Supplementary Material
Table S1 Specifications of fluorescence excitation source and emission filters for flow
cytometry and fluorescence microscopy analysis.
Fig. S1. Dose response curves of relative live cell numbers in Reh, U698, Granta-519 and
JVM-2 as a function of PARP inhibitor concentration after 72 h treatment with/without 10
μM ATM inhibitor. Mean value from three independent experiments ±SEM
(*p<0.05,**p<0.001).
Fig. S2. Nocodazole induced mitotic arrest during 18-24 h and 66-72 h of PARP and/or 10
μM ATM inhibition. The controls were harvested at 24 h and 72 h.
Fig. S3. Dose response curves of cell death in Reh, U698, Granta-519 and JVM-2 as a
function of PARP inhibitor concentration after 72 h treatment with/without 10 μM ATM
inhibitor. Mean value from three independent experiments ±SEM (*p<0.05,**p<0.001).
Fig. S4. Regions and strategy for gating in flow cytometry experiments. Doublets were first
excluded using the pulse width of the Hoechst 33258 fluorescence signal (not shown in
figure). The fraction of apoptotic cells was obtained from the panel A, mitotic cells from
panel B, and G1/S/G2 from panel C by simulation of the DNA content distributions after
removal of mitotic cells. The regions shown were used to assess γH2AX content in the
different phases (panel E). In some experiments (upper right quadrant) control cells barcoded
with Pacific Blue were gated and analyzed in parallel with the treated cells stained in the
same sample (pre-fixation Pacific Orange-staining substituted the TUNEL-assay in these
experiments). Reh cells treated with 3µM olaparib (PARP inhibitor) and 10 µM KU-55933
(ATM inhibitor) for 72 h is shown as an example.
Fig. S5. Dose response curves of 72 h treatment with PARP inhibitor and/or 10 μM ATM
inhibitor on induction of apoptosis. Mean value of single, TUNEL positive cells ±SEM
(*p<0.05,**p<0.001).
Fig. S6. Correlation of dead cells (as measured by cell permeability of PI) and apoptotic cells
(as measured by the TUNEL assay). Ordinary linear regressions of dead cell fraction as a
function of apoptotic cell fraction in the 24 differentially treated samples of PARP and/or
ATM inhibited Reh, U698, JVM-2 and Granta-519 (mean values from three independent
experiments). The dotted lines represent the 95% confidence interval of the regression
coefficient.
Fig. S7. Dose response curves of the effect of 72 h treatment with PARP and/or ATM
inhibition (10 μM ATMi) on accumulation of cells in G2 phase. Mean value from three
independent experiments ±SEM (*p<0.05,**p<0.001).

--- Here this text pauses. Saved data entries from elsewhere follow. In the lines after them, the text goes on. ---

==> run a: inputs <==
==> flow/design.v (excerpt) <==
module div_unit
(
    input  logic        clk,
    input  logic        rst,
    input  logic        issue,           
    input  logic [2:0]  funct3,          
    input  logic [6:0]  opcode,
    input  logic [4:0]  rd,
    input  logic [5:0]  pd,
    input  logic [2:0]  rob_idx,
    input  logic [31:0] pc,
    input  logic [31:0] ps1_value,
    input  logic [31:0] ps2_value,
    output logic        ready,           
    input  logic        cdb_dequeue,     
    output logic        res_valid,
    output logic [4:0]  res_rd,
    output logic [5:0]  res_pd,
    output logic [2:0]  res_rob_idx,
    output logic [31:0] res_value,
    output logic [31:0] res_rs1_value,
    output logic [31:0] res_rs2_value,
    output logic [31:0] res_pc,
    output logic [31:0] res_pc_next,
    output logic [6:0]  res_opcode
);
clock: 5.5 ns
lec_check: 0
cap_margin: 20
cell_pad_in_sites_detail_placement: 1
cell_pad_in_sites_global_placement: 2
core_margin: 10
core_utilization: 40
cts_cluster_diameter: 110
hold_slack_margin: 0.11
max_routing_layer: met4
place_density_lb_addon: 0.19
setup_slack_margin: 0.23
slew_margin: 20
run.sh (not shown) runs the stock make flow with config.mk's settings and CLKGATE_MAP_FILE=.
==> run b (differences from run a) <==
CELL_PAD_IN_SITES_DETAIL_PLACEMENT = unset   (was 1)
CELL_PAD_IN_SITES_GLOBAL_PLACEMENT = unset   (was 2)
CORE_MARGIN = 2   (was 10)
CORE_UTILIZATION = 70   (was 40)
CTS_CLUSTER_DIAMETER = 198   (was 110)
CTS_CLUSTER_SIZE = 34   (was unset)
HOLD_SLACK_MARGIN = -0.09   (was 0.11)
PLACE_DENSITY = 0.6   (was unset)
PLACE_DENSITY_LB_ADDON = unset   (was 0.19)
SETUP_SLACK_MARGIN = 0.91   (was 0.23)
==> flow/constraint.sdc (replaced) <==
create_clock -name core_clock -period 3.46 [get_ports {clk}]
set_input_delay 0.6920 -clock core_clock [delete_from_list [all_inputs] [get_ports {clk}]]
set_output_delay 0.6920 -clock core_clock [all_outputs]
set_load 0.01 [all_outputs]
==> comparison table <==
                                                                  run a                     run b
Status                                          complete, no violations            did not finish
Last stage reached                                                    -  global routing (5_1_grt)
Die outline area                                             50800 um^2                25400 um^2
Placed instance count                                              2395                      2304
Row Count                                                            75                        56
Number of setup buffers added after CTS                               1                        82
Deepest level of the CTS H-tree                                       2                         1
Y dimension of the die                                           225 um                    159 um
Number of cells upsized or downsized after cts                        9                       522
Post-placement worst setup slack                               0.438 ns                 -0.989 ns
Post-synth design cell area                                  16900 um^2                16900 um^2
Routability cong.                                                 0.883                      1.11
Initial core utilization                                          40.3%                     71.7%
DP HPWL                                                        44600 um                  41000 um
Number of cells produced by synthesis                              1726                      1726
Inserted Clock Buffers                                               34                        11
Horizontal die size                                              225 um                    159 um
Floorplan core area                                          41900 um^2                23500 um^2
Ys cells                                                           1726                      1726
Area after detailed placement                                19600 um^2                20600 um^2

Fig. S8. Changes in cell cycle phase duration for Reh, U698, JVM-2 and Granta-519 after
24h PARP inhibitor and/or 10 μM ATM inhibitor treatment. The duration was calculated
based on the apparent cell cycle times obtained from the slopes in Figure 1, and the cell cycle
distributions. It was assumed that the distribution of cells in the cell cycle was exponential.
Mean cell cycle phase durations (h) are listed in the table below the column chart of each cell
line. The G2 fraction and the calculated cell cycle phase durations could have been
overestimated for the samples in which failed cytokinesis was observed at later treatment
times (marked with an asterix). Moreover, extensive cell death may lead to overestimation of
the lengths of cell cycle phases, as dead cells are not part of the growth fraction. Samples
with significant increase in apoptosis and/or necrosis at 24 h are marked with a cross.